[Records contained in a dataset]
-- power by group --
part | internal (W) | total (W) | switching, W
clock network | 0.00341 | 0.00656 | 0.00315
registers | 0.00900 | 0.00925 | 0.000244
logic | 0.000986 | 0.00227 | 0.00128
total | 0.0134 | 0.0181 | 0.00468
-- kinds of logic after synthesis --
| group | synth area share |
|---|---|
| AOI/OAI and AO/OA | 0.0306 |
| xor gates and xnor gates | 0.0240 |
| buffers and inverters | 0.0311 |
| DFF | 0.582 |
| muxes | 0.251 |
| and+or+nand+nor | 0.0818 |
==> src/rtl/dlx_issue_stage.sv <==
`default_nettype none
// ============================================================================
// Module   : dlx_issue_stage
// Purpose  : DLX decode/issue stage feeding the integer ALU and writeback.
//            Optional ILLEGAL_TRAP_EN makes an illegal instruction a sticky trap.
// Revision : 1.0
// ============================================================================
module dlx_issue_stage #(
    parameter int REG_AW = 5,
    parameter int IMM_W  = 16
) (
    input  logic              clk,
    input  logic              rst,
    input  logic              in_valid,
    output logic              in_ready,
    input  logic [31:0]       in_instr,
    output logic [REG_AW-1:0] rf_raddr1,
    output logic [REG_AW-1:0] rf_raddr2,
    input  logic [31:0]       rf_rdata1,
    input  logic [31:0]       rf_rdata2,
    output logic [3:0]        alu_i,
    output logic [31:0]       alu_op1,
    output logic [31:0]       alu_op2,
    output logic              alu_ex,
    output logic              wb_valid,
    input  logic              wb_ready,
    output logic [REG_AW-1:0] wb_rd,
    output logic              wb_we,
    output logic              illegal
);

    typedef enum logic [1:0] {
        IDLE  = 2'd0,
        READ  = 2'd1,
        ISSUE = 2'd2,
        WAIT  = 2'd3
    } state_t;

    state_t state_q, state_d;

    logic [5:0]        opcode, func;
    logic [3:0]        dec_code;
    logic              dec_legal, dec_imm, dec_zext, dec_lhi;
    logic [REG_AW-1:0] dec_rs1, dec_rs2, dec_rd;
    logic [31:0]       dec_immval;
    logic              accept, drop;
    logic              trap_q;
    logic              unused_bits;

    logic [3:0]        code_q;
    logic [REG_AW-1:0] rd_q;
    logic [31:0]       imm_q, op1_q, op2_q;
    logic              is_imm_q, lhi_q, rs1z_q, rs2z_q, illegal_q;

    assign opcode      = in_instr[31:26];
    assign func        = in_instr[5:0];
    assign dec_rs1     = REG_AW'(in_instr[25:21]);
    assign dec_rs2     = REG_AW'(in_instr[20:16]);
    assign unused_bits = ^in_instr[10:6];

    always_comb begin
        dec_code  = 4'd0;
        dec_legal = 1'b1;
        dec_imm   = 1'b1;
        dec_zext  = 1'b0;
        dec_lhi   = 1'b0;
        if (opcode == 6'h00) begin
            dec_imm = 1'b0;
            case (func)
                6'h20: dec_code = 4'd1;
                6'h22: dec_code = 4'd2;
                6'h24: dec_code = 4'd3;
                6'h25: dec_code = 4'd4;
                6'h26: dec_code = 4'd5;
                6'h04: dec_code = 4'd6;
                6'h06: dec_code = 4'd7;
                6'h07: dec_code = 4'd14;
                6'h28: dec_code = 4'd10;
                6'h29: dec_code = 4'd13;
                6'h2A: dec_code = 4'd12;
                6'h2C: dec_code = 4'd11;
                default: dec_legal = 1'b0;
            endcase
        end else begin
            case (opcode)
                6'h08: dec_code = 4'd1;
                6'h0A: dec_code = 4'd2;
                6'h14: dec_code = 4'd6;
                6'h16: dec_code = 4'd7;
                6'h17: dec_code = 4'd14;
                6'h18: dec_code = 4'd10;
                6'h19: dec_code = 4'd13;
                6'h1A: dec_code = 4'd12;
                6'h1C: dec_code = 4'd11;
                6'h0C: begin dec_code = 4'd3; dec_zext = 1'b1; end
                6'h0D: begin dec_code = 4'd4; dec_zext = 1'b1; end
                6'h0E: begin dec_code = 4'd5; dec_zext = 1'b1; end
                6'h0F: begin dec_code = 4'd0; dec_zext = 1'b1; dec_lhi = 1'b1; end
                default: dec_legal = 1'b0;
            endcase
        end
    end

    // R-type writes rd from [15:11]; I-type reuses the rs2 field as rd.
    assign dec_rd     = dec_imm ? REG_AW'(in_instr[20:16]) : REG_AW'(in_instr[15:11]);
    assign dec_immval = dec_zext ? {{(32-IMM_W){1'b0}}, in_instr[IMM_W-1:0]}
                                 : {{(32-IMM_W){in_instr[IMM_W-1]}}, in_instr[IMM_W-1:0]};

    always_comb begin
        state_d  = state_q;
        in_ready = 1'b0;
        alu_ex   = 1'b0;
        wb_valid = 1'b0;
        accept   = 1'b0;
        drop     = 1'b0;
        case (state_q)
            IDLE: begin
                in_ready = ~trap_q;
                if (in_valid && !trap_q) begin
                    if (dec_legal) begin
                        accept  = 1'b1;
                        state_d = READ;
                    end else begin
                        drop = 1'b1;
                    end
                end
            end
            READ:  state_d = ISSUE;
            ISSUE: begin
                alu_ex  = 1'b1;
                state_d = WAIT;
            end
            WAIT: begin
                wb_valid = 1'b1;
                if (wb_ready) state_d = IDLE;
            end
            default: state_d = IDLE;
        endcase
    end

    // Register file is only addressed for an accepted, decodable instruction.
    assign rf_raddr1 = accept ? dec_rs1 : '0;
    assign rf_raddr2 = accept ? dec_rs2 : '0;

    always_ff @(posedge clk) begin
        if (rst) begin
            state_q   <= IDLE;
            code_q    <= '0;
            rd_q      <= '0;
            imm_q     <= '0;
            op1_q     <= '0;
            op2_q     <= '0;
            is_imm_q  <= 1'b0;
            lhi_q     <= 1'b0;
            rs1z_q    <= 1'b0;
            rs2z_q    <= 1'b0;
            illegal_q <= 1'b0;
        end else begin
            state_q   <= state_d;
            illegal_q <= drop;
            if (accept) begin
                code_q   <= dec_code;
                rd_q     <= dec_rd;
                imm_q    <= dec_immval;
                is_imm_q <= dec_imm;
                lhi_q    <= dec_lhi;
                rs1z_q   <= (dec_rs1 == '0);
                rs2z_q   <= (dec_rs2 == '0);
            end
            if (state_q == READ) begin
                op1_q <= (lhi_q || rs1z_q) ? 32'd0 : rf_rdata1;
                op2_q <= is_imm_q ? imm_q : (rs2z_q ? 32'd0 : rf_rdata2);
            end
        end
    end

`ifdef ILLEGAL_TRAP_EN
    always_ff @(posedge clk) begin
        if (rst)       trap_q <= 1'b0;
        else if (drop) trap_q <= 1'b1;
    end
`else
    assign trap_q = 1'b0;
`endif

    assign alu_i   = code_q;
    assign alu_op1 = op1_q;
    assign alu_op2 = op2_q;
    assign wb_rd   = rd_q;
    assign wb_we   = wb_valid && (rd_q != '0);
    assign illegal = illegal_q | trap_q;

endmodule
`default_nettype wire
[src/rtl/joy_serializer.sv]
// Serial joystick responder: captures two DB9 ports and replays them as a 16-bit
// frame to an external joy_clk/joy_load_n master. All logic runs on the system clock.
module joy_serializer #(
  parameter int DEBOUNCE = 28000,
  parameter int DBW      = 15
) (
  input  logic       clk,
  input  logic       reset,
  input  logic [7:0] joy1_n,
  input  logic [7:0] joy2_n,
  input  logic       joy_clk,
  input  logic       joy_load_n,
  output logic       joy_data,
  output logic       frame_done
);

  localparam logic [DBW-1:0] DB_LAST = DBW'(DEBOUNCE - 1);

  logic [15:0]    btn_m;
  logic [15:0]    btn_s;
  logic [1:0]     clk_sync;
  logic [1:0]     load_sync;
  logic           clk_s;
  logic           load_s;
  logic           clk_p;
  logic [15:0]    acc;
  logic [DBW-1:0] cnt [16];
  logic [15:0]    load_word;
  logic [15:0]    sr;
  logic [4:0]     bitcnt;

  assign clk_s  = clk_sync[1];
  assign load_s = load_sync[1];

  // Button lines are held as {joy2_n, joy1_n}; released levels are 1.
  always_ff @(posedge clk) begin
    // NOTE: sequential state uses <= so every register samples pre-edge values.
    if (reset) begin
      btn_m     <= '1;
      btn_s     <= '1;
      clk_sync  <= '0;
      load_sync <= '1;
      clk_p     <= 1'b0;
    end else begin
      btn_m     <= {joy2_n, joy1_n};
      btn_s     <= btn_m;
      clk_sync  <= {clk_sync[0], joy_clk};
      load_sync <= {load_sync[0], joy_load_n};
      clk_p     <= clk_s;
    end
  end

  // A line is accepted only after DEBOUNCE consecutive cycles away from acc.
  always_ff @(posedge clk) begin
    if (reset) begin
      acc <= '1;
      // NOTE: cnt is a small register array, not a RAM, so resetting it is cheap and keeps acceptance deterministic.
      for (int i = 0; i < 16; i++) cnt[i] <= '0;
    end else begin
      for (int i = 0; i < 16; i++) begin
        if (DEBOUNCE == 0) begin
          acc[i] <= btn_s[i];
          cnt[i] <= '0;
        end else if (btn_s[i] == acc[i]) begin
          cnt[i] <= '0;
        end else if (cnt[i] == DB_LAST) begin
          acc[i] <= btn_s[i];
          cnt[i] <= '0;
        end else begin
          cnt[i] <= cnt[i] + 1'b1;
        end
      end
    end
  end

  // j1 up lands in sr[15] and j2 start in sr[0]: the frame is acc bit-reversed.
  always_comb begin
    // NOTE: default first so no path leaves load_word unassigned and infers a latch.
    load_word = '1;
    for (int i = 0; i < 16; i++) load_word[15-i] = acc[i];
  end

  always_ff @(posedge clk) begin
    if (reset) begin
      sr         <= '1;
      bitcnt     <= 5'd16;
      frame_done <= 1'b0;
    end else begin
      frame_done <= 1'b0;
      if (!load_s) begin
        sr     <= load_word;
        bitcnt <= '0;
      end else if (clk_s && !clk_p) begin
        sr <= {sr[14:0], 1'b1};
        if (bitcnt != 5'd16) bitcnt <= bitcnt + 1'b1;
        if (bitcnt == 5'd15) frame_done <= 1'b1;
      end
    end
  end

  assign joy_data = sr[15];

endmodule
**config.mk**
```make
export PLATFORM = sky130hd
export DESIGN_NAME = pipeline_hazard_ctrl
export DESIGN_NICKNAME = d
export VERILOG_FILES = /design/src/rtl/pipeline_hazard_ctrl.sv
export SDC_FILE = /design/constraint.sdc
export NUM_CORES = 1
export LEC_CHECK = 0
export CAP_MARGIN = 20
export CORE_ASPECT_RATIO = 1.1
export CORE_MARGIN = 2
export CORE_UTILIZATION = 49
export CTS_CLUSTER_SIZE = 28
export DETAILED_ROUTE_END_ITERATION = 10
export PLACE_DENSITY = 0.84
export SYNTH_ARGS = -nofsm -noshare
export SYNTH_HDL_FRONTEND = slang
export SYNTH_SLANG_ARGS = --single-unit
export TNS_END_PERCENT = 5
```
**constraint.sdc**
```tcl
create_clock -name clk_i -period 3.7 [get_ports clk_i]
set_clock_uncertainty 0.2 [all_clocks]
set_input_delay 0.74 -clock clk_i [delete_from_list [all_inputs] [get_ports clk_i]]
set_output_delay 0.74 -clock clk_i [all_outputs]
set_load 0.05 [all_outputs]
```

- Task description
Only the lines above starting with the one with "registers | 0.00900 | 0.00925 | 0.000244" and going through the one with "ALU and writeback." are to be copied, word for word and with both ends kept.

- Task result
registers | 0.00900 | 0.00925 | 0.000244
logic | 0.000986 | 0.00227 | 0.00128
total | 0.0134 | 0.0181 | 0.00468
-- kinds of logic after synthesis --
| group | synth area share |
|---|---|
| AOI/OAI and AO/OA | 0.0306 |
| xor gates and xnor gates | 0.0240 |
| buffers and inverters | 0.0311 |
| DFF | 0.582 |
| muxes | 0.251 |
| and+or+nand+nor | 0.0818 |
==> src/rtl/dlx_issue_stage.sv <==
`default_nettype none
// ============================================================================
// Module   : dlx_issue_stage
// Purpose  : DLX decode/issue stage feeding the integer ALU and writeback.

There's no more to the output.